Ofendeu seus eleitores,
e não só eles, mas a todos os cidadãos que esperavam, senão um
comportamento minimamente digno de sua parte, ao menos a punição exemplar
daqueles integrantes da quadrilha dos outrora 300 picaretas de Lula da
Silva, que hoje certamente somam bem mais. Mas ela, com sua lógica
peculiaríssima, diz não achar que foi um desrespeito. Foi o quê, então, um
acesso de euforia de uma portadora de distúrbio bipolar?
Esta senhora não tem um
bom passado em sua administração na prefeitura de São José dos Campos
(SP), pois, a pedido do então ainda mero candidato Lula da Silva, demitiu
sumariamente o autor das denúncias de corrupção no Partido dos
Trabalhadores, Paulo de Tarso Venceslau, um denunciante de tramóias que
veio a ser punido com sua expulsão do PT, da mesma forma que o caseiro
Nildo está tendo sua vida bisbilhotada por órgãos do governo-bandido, como
a PF, o COAF - Conselho de Controle de Atividades Financeiras e a Caixa
Econômica Federal, que é subordinada ao denunciado Palocci.
Dinheiro do
contribuinte
Não adianta, é
inevitável citar o lugar-comuníssimo: a pizza está ai, paga pelo público,
que não participa da festa.
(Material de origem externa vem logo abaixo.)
[config.mk]
export PLATFORM = sky130hd
export DESIGN_NAME = rppc_front
export DESIGN_NICKNAME = d
export VERILOG_FILES = /design/src/sv/rppc_pkg.sv /design/src/sv/rppc_front.sv
export SDC_FILE = /design/constraint.sdc
export NUM_CORES = 1
export LEC_CHECK = 0
export BUFFER_PORTS_ARGS = -buffer_cell sky130_fd_sc_hd__buf_2
export CAP_MARGIN = 30
export CORE_UTILIZATION = 42
export CTS_CLUSTER_DIAMETER = 200
export DETAILED_ROUTE_END_ITERATION = 8
export MAX_ROUTING_LAYER = met4
export PLACE_DENSITY = 0.77
export SYNTH_ARGS = -nofsm -noshare
export SYNTH_HDL_FRONTEND = slang
export SYNTH_SLANG_ARGS = --single-unit
[constraint.sdc]
create_clock -name clk -period 4.64 [get_ports clk]
set_input_delay 0.928 -clock clk [delete_from_list [all_inputs] [get_ports clk]]
set_output_delay 0.928 -clock clk [all_outputs]
set_load 0.01 [all_outputs]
José Dirceu foi ao Supremo Tribunal Federal
tentar recuperar seu mandato de deputado federal, e os outros dois
cassados haverão de fazer o mesmo. Bobos – mas nem tanto - terão sido
aqueles que renunciaram a seus mandatos para escapar à cassação,
menosprezaram a capacidade de autopreservação coletiva de seus hoje
ex-colegas, mas certamente mendigarão seu voto logo mais, ao final de
2006.
Donde se conclui que as
três CPIs (mais a da Terra, que deu em nada) tiveram um resultado de soma
zero, no sentido da impunidade ampla, geral e irrestrita, mas bem é de ver
que custaram muito dinheiro aos contribuintes.
Quem sabe um dia
possamos seguir o exemplo dos franceses, que foram em mais de um milhão às
ruas pela revogação de uma lei que contraria não interesses miúdos, mas
das maiorias, e é bem provável que o governo lá volte atrás.
Afinal, não é o ditado
que diz que o poder emana do povo, e em nome dele [e não de interesses
particularíssimos] será exercido? Não exerceu o poder em nome do povo, que
o devolva, à força se necessário!
O agora famoso deputado
Osmar Serraglio (PMDB-PR) concordou em suavizar o relatório final da CPMI
dos Correios, e, para fazer um texto “enxuto” - alguém da platéia pediu
isto?- não irá pedir o indiciamento de Luiz Gushiken, o China,
ex-poderosíssimo chefe da SECOM - Secretaria de Comunicação e Gestão
“Estratégica”.
Vale fazer figa e
esperar que o vaticínio de um leitor a respeito da deputada-dançarina se
confirme: “que nas próximas eleições, ela dance nas urnas”.